Trying KIOXIA CM6 and PM6 Enterprise SSDs on a Raspberry Pi

Late last year, an engineer at Broadcom sent me some hardware and offered some help getting Broadcom's MegaRAID card working on the Raspberry Pi. It took some time, but eventually we were able to get the card and a demonstrator 'UBM' backplane working on the Pi, and it culminated in my posting about Hardware RAID on the Pi, and on a livestream, getting 16 hard drives working on a Pi.

The one thing I couldn't test in those earlier videos was the backplane and storage card's 'Tri-mode' support, allowing PCI Express NVMe drives—like KIOXIA's CM6—to work in the same slot as the SATA and SAS drives I was used to testing.

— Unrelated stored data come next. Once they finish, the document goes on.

<file path="src/rtl/core/gsmin_pkg.sv">
`timescale 1ns / 1ps
package gsmin_pkg;

  // Fixed-point formats
  localparam int FRAC_BITS   = 16;
  localparam int RATIO_SHIFT = 16;
  localparam int PT_W        = 24;          // point width
  localparam int DIFF_W      = PT_W + 1;    // b - a
  localparam int VAL_W       = 48;          // cubic value
  localparam int SQ_W        = 33;          // x*x >>> FRAC_BITS, signed container
  localparam int MUL_A_W     = 33;
  localparam int MUL_B_W     = DIFF_W;
  localparam int PROD_W      = MUL_A_W + MUL_B_W;
  localparam int CNT_W       = 8;

  localparam logic signed [MUL_A_W-1:0] RATIO_HI = 33'sd40503;
  localparam logic signed [MUL_A_W-1:0] RATIO_LO = 33'sd25033;
  localparam logic signed [VAL_W-1:0]   VAL_OFFSET = 48'sd8 <<< FRAC_BITS;

  localparam logic [CNT_W-1:0] LIMIT_RESET = 8'd40;

  // Microcode
  localparam int STEP_W = 5;

  typedef enum logic [3:0] {
    OP_IDLE,
    OP_DIFF,
    OP_MULK,
    OP_PROBE,
    OP_SQR,
    OP_CUBE,
    OP_VALUE,
    OP_SWAP,
    OP_DONE
  } op_t;

  typedef enum logic [1:0] {
    SIDE_LO,
    SIDE_HI,
    SIDE_FLAG
  } side_t;

  typedef enum logic {
    JMP_NONE,
    JMP_MORE
  } jmp_t;

  typedef struct packed {
    op_t              op;
    side_t            side;
    jmp_t             jmp;
    logic [STEP_W-1:0] target;
  } ucw_t;

  // Datapath control bundle
  typedef struct packed {
    logic  load;
    op_t   op;
    side_t side;
  } ctl_t;

  localparam logic [STEP_W-1:0] STEP_LOOP = 5'd11;

  function automatic ucw_t ucode_rom(input logic [STEP_W-1:0] step);
    ucw_t w;
    w = '{op: OP_DONE, side: SIDE_LO, jmp: JMP_NONE, target: '0};
    unique case (step)
      5'd0:  w.op = OP_DIFF;
      5'd1:  begin w.op = OP_MULK;  w.side = SIDE_LO; end
      5'd2:  begin w.op = OP_PROBE; w.side = SIDE_LO; end
      5'd3:  w.op = OP_SQR;
      5'd4:  w.op = OP_CUBE;
      5'd5:  begin w.op = OP_VALUE; w.side = SIDE_LO; end
      5'd6:  begin w.op = OP_MULK;  w.side = SIDE_HI; end
      5'd7:  begin w.op = OP_PROBE; w.side = SIDE_HI; end
      5'd8:  w.op = OP_SQR;
      5'd9:  w.op = OP_CUBE;
      5'd10: begin w.op = OP_VALUE; w.side = SIDE_HI; end
      5'd11: w.op = OP_SWAP;
      5'd12: begin w.op = OP_MULK;  w.side = SIDE_FLAG; end
      5'd13: begin w.op = OP_PROBE; w.side = SIDE_FLAG; end
      5'd14: w.op = OP_SQR;
      5'd15: w.op = OP_CUBE;
      5'd16: begin
        w.op     = OP_VALUE;
        w.side   = SIDE_FLAG;
        w.jmp    = JMP_MORE;
        w.target = STEP_LOOP;
      end
      default: w.op = OP_DONE;
    endcase
    return w;
  endfunction

endpackage

</file>
<file path="src/rtl/core/golden_section_minimizer.sv">
`timescale 1ns / 1ps
// Channel   Handshake                      Beat contents
// input     start & !busy                  interval_start, interval_end (Q8.16)
// result    done (one-cycle strobe)        best_point, best_value, iterations_done,
//                                          final_width
// config    APB write, psel&penable&pwrite  reg 0 @ 0x0: iteration_limit[7:0]
//
// Iterations: a search runs N iterations, N = iteration_limit
// (0 counts as 1); the reset limit is 40. Each iteration is six
// microcode steps around the single shared 33x25 multiplier (probe, x^2, x^3).
// Reset: synchronous, active high; iteration_limit returns to 40, sequencer idles.
// Stalls: none on the result side; done pulses one cycle as busy drops, and a
// new start is taken in that same cycle.
module golden_section_minimizer import gsmin_pkg::*; (
  input  logic                    clk,
  input  logic                    rst,
  // command channel
  input  logic                    start,
  output logic                    busy,
  input  logic signed [PT_W-1:0]  interval_start,
  input  logic signed [PT_W-1:0]  interval_end,
  // result channel
  output logic                    done,
  output logic signed [PT_W-1:0]  best_point,
  output logic signed [VAL_W-1:0] best_value,
  output logic [CNT_W-1:0]        iterations_done,
  output logic [PT_W-1:0]         final_width,
  // APB config
  input  logic                    psel,
  input  logic                    penable,
  input  logic                    pwrite,
  input  logic [2:0]              paddr,
  input  logic [31:0]             pwdata,
  output logic [31:0]             prdata,
  output logic                    pready
);

  logic [CNT_W-1:0]  iteration_limit;
  logic [CNT_W-1:0]  iteration_count;
  logic [STEP_W-1:0] step;
  logic              running;

  ucw_t              uw;
  ctl_t              ctl;
  logic              accept;
  logic              more;
  logic [CNT_W-1:0]  eff_limit;

  logic signed [PT_W-1:0]  lo_point;
  logic signed [VAL_W-1:0] lo_value;
  logic [PT_W-1:0]         span;

  // ---- config: one register, word 0; anything at word 1 is ignored
  assign pready = 1'b1;
  assign prdata = paddr[2] ? 32'd0 : {24'd0, iteration_limit};

  always_ff @(posedge clk) begin
    if (rst) begin
      iteration_limit <= LIMIT_RESET;
    end else if (psel && penable && pwrite && pready && !paddr[2]) begin
      iteration_limit <= pwdata[CNT_W-1:0];
    end
  end

  // ---- microcode sequencer
  assign accept    = start && !busy;
  assign busy      = running;
  assign uw        = ucode_rom(step);
  assign eff_limit = (iteration_limit == '0) ? CNT_W'(1) : iteration_limit;
  assign more      = iteration_count < eff_limit;

  assign ctl.load = accept;
  assign ctl.op   = running ? uw.op : OP_IDLE;
  assign ctl.side = uw.side;

  always_ff @(posedge clk) begin
    if (rst) begin
      running <= 1'b0;
      done    <= 1'b0;
      step    <= '0;
      iteration_count <= '0;
    end else begin
      // result strobe is registered from the done step and rises in the cycle after it
      done <= running && (uw.op == OP_DONE);
      if (accept) begin
        running <= 1'b1;
        step    <= '0;
        iteration_count <= '0;
      end else if (running) begin
        if (uw.op == OP_SWAP) iteration_count <= iteration_count + CNT_W'(1);
        // loop back while iterations remain, else fall through to the done step
        if (uw.op == OP_DONE) begin
          running <= 1'b0;
        end else if (uw.jmp == JMP_MORE && more) begin
          step <= uw.target;
        end else begin
          step <= step + STEP_W'(1);
        end
      end
    end
  end

  // result beat registered at the done step
  always_ff @(posedge clk) begin
    if (running && uw.op == OP_DONE) begin
      best_point      <= lo_point;
      best_value      <= lo_value;
      iterations_done <= iteration_count;
      final_width     <= span;
    end
  end

  gsmin_datapath u_dp (
    .clk            (clk),
    .ctl            (ctl),
    .interval_start (interval_start),
    .interval_end   (interval_end),
    .lo_point       (lo_point),
    .lo_value       (lo_value),
    .span           (span)
  );

endmodule

</file>
<file path="src/rtl/core/gsmin_datapath.sv">
`timescale 1ns / 1ps
module gsmin_datapath import gsmin_pkg::*; (
  input  logic                    clk,
  input  ctl_t                    ctl,
  input  logic signed [PT_W-1:0]  interval_start,
  input  logic signed [PT_W-1:0]  interval_end,
  output logic signed [PT_W-1:0]  lo_point,
  output logic signed [VAL_W-1:0] lo_value,
  output logic [PT_W-1:0]         span
);

  logic signed [PT_W-1:0]    left_end, right_end, low_probe, high_probe, x;
  logic signed [VAL_W-1:0]   low_value, high_value;
  logic signed [DIFF_W-1:0]  d;
  logic signed [SQ_W-1:0]    sq;
  logic signed [PROD_W-1:0]  prod;
  logic                      move_left;

  logic                      side_hi;
  logic signed [MUL_A_W-1:0] mul_a;
  logic signed [MUL_B_W-1:0] mul_b;
  logic signed [PROD_W-1:0]  mul_p;
  logic signed [PT_W-1:0]    new_probe;
  logic signed [SQ_W-1:0]    sq_now;
  logic signed [PROD_W-1:0]  cube_full;
  logic signed [VAL_W-1:0]   f_val;
  logic                      lt;
  logic signed [DIFF_W-1:0]  span_diff;

  assign side_hi = (ctl.side == SIDE_HI) || ((ctl.side == SIDE_FLAG) && move_left);

  // sq is nonnegative and below 2^31, so the slice is exact
  assign sq_now = prod[FRAC_BITS+SQ_W-1:FRAC_BITS];

  always_comb begin
    mul_a = MUL_A_W'(x);
    mul_b = MUL_B_W'(x);
    unique case (ctl.op)
      OP_MULK: begin
        mul_a = side_hi ? RATIO_HI : RATIO_LO;
        mul_b = d;
      end
      OP_CUBE: mul_a = sq_now;
      default: ;
    endcase
  end

  assign mul_p = mul_a * mul_b;

  // probe stays between the ends, so the 24-bit wrap is exact
  assign new_probe = left_end + prod[RATIO_SHIFT+PT_W-1:RATIO_SHIFT];

  // |f| stays below 2^39 for 24-bit x: no saturation can occur
  assign cube_full = prod >>> FRAC_BITS;
  assign f_val = cube_full[VAL_W-1:0] + VAL_W'(sq)
               - {{(VAL_W-PT_W-3){x[PT_W-1]}}, x, 3'b000} - VAL_OFFSET;

  assign lt = low_value < high_value;

  always_ff @(posedge clk) begin
    if (ctl.load) begin
      left_end  <= interval_start;
      right_end <= interval_end;
    end else begin
      unique case (ctl.op)
        OP_DIFF: d <= DIFF_W'(right_end) - DIFF_W'(left_end);
        OP_MULK, OP_SQR: prod <= mul_p;
        OP_PROBE: begin
          x <= new_probe;
          if (side_hi) high_probe <= new_probe;
          else         low_probe  <= new_probe;
        end
        OP_CUBE: begin
          sq   <= sq_now;
          prod <= mul_p;
        end
        OP_VALUE: begin
          if (side_hi) high_value <= f_val;
          else         low_value  <= f_val;
        end
        OP_SWAP: begin
          move_left <= lt;
          if (lt) begin
            left_end  <= low_probe;
            low_probe <= high_probe;
            low_value <= high_value;
            d         <= DIFF_W'(right_end) - DIFF_W'(low_probe);
          end else begin
            right_end  <= high_probe;
            high_probe <= low_probe;
            high_value <= low_value;
            d          <= DIFF_W'(high_probe) - DIFF_W'(left_end);
          end
        end
        default: ;
      endcase
    end
  end

  assign span_diff = DIFF_W'(right_end) - DIFF_W'(left_end);
  assign span      = span_diff[DIFF_W-1] ? PT_W'(-span_diff) : span_diff[PT_W-1:0];
  assign lo_point  = low_probe;
  assign lo_value  = low_value;

endmodule

</file>
<file path="config.mk">
export PLATFORM = sky130hd
export DESIGN_NAME = golden_section_minimizer
export DESIGN_NICKNAME = d
export VERILOG_FILES = /design/src/rtl/core/gsmin_pkg.sv /design/src/rtl/core/golden_section_minimizer.sv /design/src/rtl/core/gsmin_datapath.sv
export SDC_FILE = /design/constraint.sdc
export NUM_CORES = 2
export LEC_CHECK = 0
export BUFFER_PORTS_ARGS = -buffer_cell sky130_fd_sc_hd__buf_2
export CORE_MARGIN = 2
export CORE_UTILIZATION = 65
export CTS_CLUSTER_SIZE = 20
export DETAILED_ROUTE_END_ITERATION = 6
export PLACE_DENSITY = 0.8
export SLEW_MARGIN = 20
export SYNTH_ARGS = -nofsm -noshare
export SYNTH_HDL_FRONTEND = slang
export SYNTH_SLANG_ARGS = --single-unit
</file>
<file path="constraint.sdc">
create_clock -name clk -period 22.8 [get_ports clk]
set_input_delay 3.42 -clock clk [delete_from_list [all_inputs] [get_ports clk]]
set_output_delay 3.42 -clock clk [all_outputs]
set_load 0.01 [all_outputs]
</file>
# Word level (Yosys, flattened, before mapping)
# Cells that the tools add are included.
word_totals:
  register_bits: 460
  in_bits: 89
classes:
  add_sub_neg: 10
  n_mul: 1
  magnitude_cmp: 2
  n_eq_ne: 32
  muxes: 32
  bitwise_logic: 2
  reduce_logical: 39
op_table:
  columns: ["operator", "n"]
  rows:
  - ["2-to-1 mux 24 bit", 10]
  - ["case mux 48 bit (2 select lines)", 2]
  - ["2-to-1 mux 48 bit", 3]
  - ["case mux 24 bit (2 select lines)", 2]
  - ["subtractor 24 x 24 -> 25 bit", 3]
  - ["case mux 33 bit (2 select lines)", 1]
  - ["multiplier 33 x 25 -> 58 bit", 1]
  - ["2-to-1 mux 25 bit", 2]
  - ["case mux 25 bit (2 select lines)", 1]
  - ["less-than comparator 48 bit", 1]
  - ["subtractor 48 x 20 -> 48 bit, second input constant", 1]
  - ["subtractor 48 bit", 1]
  - ["adder 42 x 33 -> 43 bit", 1]
  - ["equality test 5 x 4 -> 1 bit, second input constant", 8]
  - ["case mux 4 bit (7 select lines)", 1]
  - ["adder 24 bit", 1]
  - ["negation 24 bit", 1]
  - ["OR reduction 3 bit", 8]
  - ["equality test 4 x 3 -> 1 bit, second input constant", 5]
  - ["equality test 5 x 3 -> 1 bit, second input constant", 4]
  - ["AND reduction 2 bit", 9]
  - ["2-to-1 mux 16 bit", 1]
  - ["2-to-1 mux 8 bit", 2]
  - ["AND reduction 3 bit", 4]
  - ["other kinds (26)", 45]

# Depth between registers and ports, before layout
depth:
  ltp_word: 9
  ltp_mapped: 41
  mapped_depth_nobuf: 37

# Cells and area by module
# Synthesis repeated with hierarchy kept, for this count alone.
hier_totals:
  hier_cells: 5844
  area_unflattened_um2: 55613.3
by_module_without_submodules:
  columns: ["module", "n_inst", "cells_per_inst", "area_each_um2", "seq_area_each_um2"]
  rows:
  - ["gsmin_datapath", 1, 5511, 50623.6, 9519.1]
  - ["golden_section_minimizer", 1, 333, 4989.8, 3583.4]

# Least setup slack after synthesis
# Ideal clock, no wire load.
synth_timing:
  path_kind: "register -> register"
  startpoint: "reg step[0]"
  endpoint: "reg u_dp.prod[50] (data pin)"
  setup_ns: 0.260
  arrival_time_ns: 10.104
  slack_ns: 12.436
  path_stages_with_launch: 38
  period_less_slack_ns: 10.364
  path_cell_list: "dfxtp_1 inv_1 ha_1 and4bb_4 or3_4 a31oi_4 nand2_1 nor2_1 clkbuf_1 buf_1 buf_1 o21a_1 nor2_1 fa_1 fa_1 inv_1 fa_1 fa_1 [... 2 more ...] fa_1 inv_1 fa_1 inv_1 ha_1 a21o_1 a21o_1 a21o_1 a21o_1 a21oi_1 o21ai_0 o21ai_0 a211oi_2 o211ai_2 o211ai_2 a21o_1 a21o_1 xor2_1"
synth_between:
  elab_chain_len: 9
  word_cells_on_any_way: 37
  cone_classes: "1 x mul; 20 x eq/ne; 6 x mux; 10 x reduce/logical"
synth_rtl:
  columns: ["item", "line_no", "source"]
  rows:
  - ["start: declaration", "golden_section_minimizer.sv:40", "logic [STEP_W-1:0] step;"]
  - ["start signal: assignment", "golden_section_minimizer.sv:95", "step <= uw.target;"]
  - ["start signal: assignment", "golden_section_minimizer.sv:97", "step <= step + STEP_W'(1);"]
  - ["equality test 5 bit, or another cell as far along", "gsmin_pkg.sv:67", "unique case (step)"]
  - ["OR reduction 3 bit (no source line)", null, null]
  - ["case mux 2 bit (2 select lines)", "gsmin_pkg.sv:67", null]
  - ["equality test 2 bit", "gsmin_datapath.sv:30", "assign side_hi = (ctl.side == SIDE_HI) || ((ctl.side == SIDE_FLAG) && move_left);"]
  - ["logical AND 1 bit", "gsmin_datapath.sv:30", null]
  - ["logical OR 1 bit", "gsmin_datapath.sv:30", null]
  - ["2-to-1 mux 16 bit", "gsmin_datapath.sv:40", "mul_a = side_hi ? RATIO_HI : RATIO_LO;"]
  - ["case mux 33 bit (2 select lines)", "gsmin_datapath.sv:38", "unique case (ctl.op)"]
  - ["multiplier 33 x 25 -> 58 bit *", "gsmin_datapath.sv:48", "assign mul_p = mul_a * mul_b;"]
  - ["named net u_dp.mul_p[50]", "gsmin_datapath.sv:22", "logic signed [PROD_W-1:0] mul_p;"]
  - ["end signal: assignment", "gsmin_datapath.sv:67", "OP_MULK, OP_SQR: prod <= mul_p;"]
  - ["end signal: assignment", "gsmin_datapath.sv:75", "prod <= mul_p;"]
  - ["end: declaration", "gsmin_datapath.sv:16", "logic signed [PROD_W-1:0] prod;"]
# The timed path passes the listed nets; every way through them passes the cells marked *.
# A chain may end at the register's enable or synchronous reset.

# Final worst setup path
layout_timing:
  startpoint: "reg step[0]"
  endpoint: "reg u_dp.prod[55] (data pin)"
# Same word-level chain as after synthesis.

==> key figures <==
Status
  • Status: completed

Drt
  • Final wirelength: 169,000 um
  • Via count: 44,595
  • DRC errors left: 0
  • Number of iterations in the first detailed-routing pass: 6
  • Number of vias per cell: 6.16
  • Antenna-violating nets left: 0
  • Wire per inst: 23.4 um
  • Starting DRC count in detailed routing: 4,611

Final layout
  • Number of nets at the end of the flow: 7,422
  • Layout Cell Area excl Fill: 60,200 um^2
  • Count of filler cells inserted in the layout: 6,552
  • Fraction of final layout cells with drive strength greater than 1: 7.24%
  • Multi-input combinational cell area: 38,600 um^2
  • P&R area growth vs syn: 6.95%
  • Register area: 13,100 um^2

Critical path
  • Critical Path Slowest Stage Cell: sky130_fd_sc_hd__fa_1
  • Worst EP arrival: 12.66 ns
  • Capturing element of the worst setup path: u_dp.prod[55]$_DFFE_PP_
  • Setup slack, reg-to-reg: 10.49 ns
  • Maximum fanout encountered on the critical timing path: 64
  • R2R Path Start: step[0]$_SDFFE_PP0P_
  • Crit end category: register
  • Longest individual stage delay on the worst path: 1.10 ns
  • RR Endpoint: u_dp.prod[55]$_DFFE_PP_
  • Kind of critical path: register to register
  • CP dominant cell by count: sky130_fd_sc_hd__inv_1
  • Worst setup path start: step[0]$_SDFFE_PP0P_
  • Data required, critical path: 23.15 ns
  • Cell depth of the worst flop-to-flop path: 37
  • Type of origin of the critical path: register

Floorplan
  • Initial core utilization: 65.9%
  • Placeable core area: 85,400 um^2
  • Die width: 298 um
  • I/O Pins: 228
  • Chip height: 298 um
  • Number of placement rows: 107
  • Die Footprint: 88,900 um^2

Placement
  • Total half-perimeter wirelength after legalization and detailed placement: 130,000 um
  • Cell area reported after detailed placement: 58,500 um^2
  • Count of port buffers added during placement: 176
  • Final Wtd Congestion: 1.05

STA
  • Final min period: 12.31 ns
  • Worst slew pin tran: 1.13 ns
  • Unrepaired setup endpoints after global routing: no
  • Maximum operating frequency: 81.2 MHz
  • Worst-case headroom to the max-slew limit: 24.7%
  • Count of pins over their slew limit: 0
  • Final critical-path share of the clock period: 54.0%
  • Count of final hold-check violations: 0
  • Final setup violation count: 0
  • Setup_tns: 0 ns
  • Worst clock skew: 0.0358 ns

Logic synthesis
  • Main combinational cell family by area after synthesis: adder cells
  • Count of synthesis-stage warnings from yosys: 0
  • Adder and majority gate portion of the synthesized area: 39.8%
  • Flop and latch count out of synthesis: 444
  • Most common flop cell mapped by yosys: sky130_fd_sc_hd__edfxtp_1
  • Multiplexer fraction of the synthesized cell area: 0.425%
  • Number of enable flip-flop cells after synthesis: 421
  • Top-area cell type share of the netlist area: 30.1%
  • Xor and xnor area share after synthesis: 3.42%
  • Count of unique library cells instantiated by Yosys: 99
  • Compound-cell area share of the yosys netlist: 11.2%
  • Biggest area consumer among synthesized cells: sky130_fd_sc_hd__fa_1
  • Post-synthesis sequential area ratio: 23.3%
  • Simple-gate portion of the synthesized area: 13.1%
  • Netlist area before placement: 56,300 um^2
  • Post-Syn Area per Cell: 9.44 um^2
  • Share of synthesized flip-flops with an asynchronous set or reset: 0%
  • Cell count after synthesis: 5,957
  • Top area cells in the synthesized netlist: sky130_fd_sc_hd__fa_1, sky130_fd_sc_hd__edfxtp_1, sky130_fd_sc_hd__ha_1, sky130_fd_sc_hd__inv_1, sky130_fd_sc_hd__nand2_1

Clock network
  • Setup Fix Bufs, Post-CTS: 0
  • Number of buffers added by the clock tree synthesis step: 47
  • Post-CTS Hold Fix Bufs: 0
  • Clock insertion delay at the later pin of the skew report: 0.63 ns
  • Library cell used as clock root buffer: sky130_fd_sc_hd__clkbuf_16
  • Cells resized by post-CTS repair: 0
  • Clock slew at reported path FFs: 0.06 ns
  • CTS tree: yes
  • Clock tree sinks: 444
  • Clock tree buffer depth: 3
  • CTS H-Tree Depth: 2

GRT
  • First-pass GRT wire length: 260,000 um
  • Maximum number of pins on one net before global-route repair: 80
  • Overall track demand over capacity in global routing: 38.6%
  • Via count of the first global-routing pass: 45,362
  • GRT overflow: 0
  • Antenna violations before repair: 7

Flow run
  • Max Cap Violations: 0

Hold path
  • Hold crit path type: register to register
## metrics by stage
| stage | util (%) | cells | hold WS [ns] | setup slack, ns |
|---|---|---|---|---|
| after global routing | 70.4 | 7236 | 0.485 | 10.06 |
| after detailed placement | 68.5 | 7147 | 0.461 | 10.80 |
| after floorplan | - | 5980 | 0.426 | 12.44 |
| after global placement | 68.5 | 7147 | 0.446 | 11.05 |
| after CTS | 70.4 | 7235 | 0.477 | 10.72 |
| final | 70.4 | 7237 | 0.475 | 10.49 |
## layout by cell type (no fill, tap or decap), drive strengths merged, types with 27 or more instances in the layout
cell type and instances:
ha 434, nand2b 34, buf 268, nand3 47, nand4 29, a21oi 276
a21o 175, xnor2 146, and3 27, o21a 44, nor2 581, a211oi 33
nor2b 39, fa 846, xor2 74, o21bai 37, edfxtp 421, nand2 824
clkbuf 58, o21ai 209, a31oi 59, nor3 40, inv 1042
## cell type report
type	instances	share of cell area [%]
clock buffers	58	2.20
multi-input cells	4255	64.1
inverters	1037	6.47
well taps	1144	2.38
diodes	1	0.00416
clock inverters	30	0.447
repair buffers	268	2.62
flip-flops and latches	444	21.8
## routing by layer
| layer | GRT usage, % | wire [um] | vias to the layer above |
|---|---|---|---|
| li1 | - | - | 19371 |
| met5 | 0 | 31 | - |
| met4 | 19.6 | 10700 | 6 |
| met3 | 13.0 | 22900 | 578 |
| met2 | 57.7 | 73500 | 2717 |
| met1 | 50.3 | 62000 | 21923 |
## state kept, by name, summed over array words and instances, names as in the netlist
| name | count |
|---|---|
| u_dp.sq | 33 |
| step | 5 |
| iteration_count | 8 |
| iterations_done | 8 |
| u_dp.move_left | 1 |
| u_dp.prod | 42 |
| u_dp.high_value | 48 |
| u_dp.d | 25 |
| u_dp.right_end | 24 |
| u_dp.lo_value | 48 |
| best_point | 24 |
| u_dp.x | 24 |
| iteration_limit | 8 |
| busy | 1 |
| best_value | 48 |
| u_dp.left_end | 24 |
| done | 1 |
| u_dp.high_probe | 24 |
| u_dp.lo_point | 24 |
| final_width | 24 |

So after some conversation with reps at KIOXIA, I was able to get a PM6 and three CM6 drives on loan to test them:

KIOXIA CM6 and PM6 SSD with Raspberry Pi Compute Module 4

I tested both drives inside the experimental 'Elrond' backplane, which is a demonstrator for Universal Backplane Management (SFF-TA-1005), connected through the Broadcom MegaRAID 9460-16i card, and as promised, I was able to hot-swap SATA, SAS, and NVMe drives using the same slots.


There is a video to go along with this post, which goes into a little more detail:


Before getting to the benchmarks, I figured I should explain a little more about the 'U.3' (SFF-TA-1001) NVMe drive I tested, the CM6.

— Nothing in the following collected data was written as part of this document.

### config.mk
export PLATFORM = sky130hd
export DESIGN_NAME = thermostat_uart_command_controller_core
export DESIGN_NICKNAME = d
export VERILOG_FILES = /design/src/hdl/tucc_pkg.sv /design/src/hdl/thermostat_uart_command_controller_core.sv /design/src/hdl/tucc_front.sv /design/src/hdl/tucc_fifo.sv /design/src/hdl/tucc_back.sv /design/src/hdl/tucc_pwm.sv
export SDC_FILE = /design/constraint.sdc
export NUM_CORES = 1
export LEC_CHECK = 0
export BUFFER_PORTS_ARGS = -buffer_cell sky130_fd_sc_hd__buf_2
export CAP_MARGIN = 30
export CORE_ASPECT_RATIO = 0.6
export CORE_MARGIN = 2
export CORE_UTILIZATION = 55
export DETAILED_ROUTE_END_ITERATION = 12
export PLACE_DENSITY_LB_ADDON = 0.1
export REMOVE_ABC_BUFFERS = 1
export SYNTH_ARGS = -nofsm -noshare
export SYNTH_HDL_FRONTEND = slang
export SYNTH_SLANG_ARGS = --single-unit
export TNS_END_PERCENT = 100
### constraint.sdc
create_clock -name clk -period 9.2 [get_ports clk]
set_input_delay 1.38 -clock clk [delete_from_list [all_inputs] [get_ports clk]]
set_output_delay 1.38 -clock clk [all_outputs]
set_load 0.01 [all_outputs]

Most people are familiar with NVMe drives in the M.2 form factor:

M.2 NVMe SSD Samsung 970 EVO in Raspberry Pi Compute Module 4 IO Board

But in enterprise storage, most servers have storage backplanes that offer slots with multiple SFF 2.5" drive bays. Traditionally, the bays would accept SATA or SAS drives, but with the rise in popularity of PCI Express-based storage, Intel soon created the U.2 standard to allow NVMe storage using the same connector—but with a different and incompatible pinout.

Therefore server vendors would have to decide to cable ports on their drive bays for either SATA/SAS, or NVMe. Thus the need for a new protocol—SFF-TA-1001, sometimes referred to as 'U.3'—which allows the same connector and the same cabling to support all three drive types.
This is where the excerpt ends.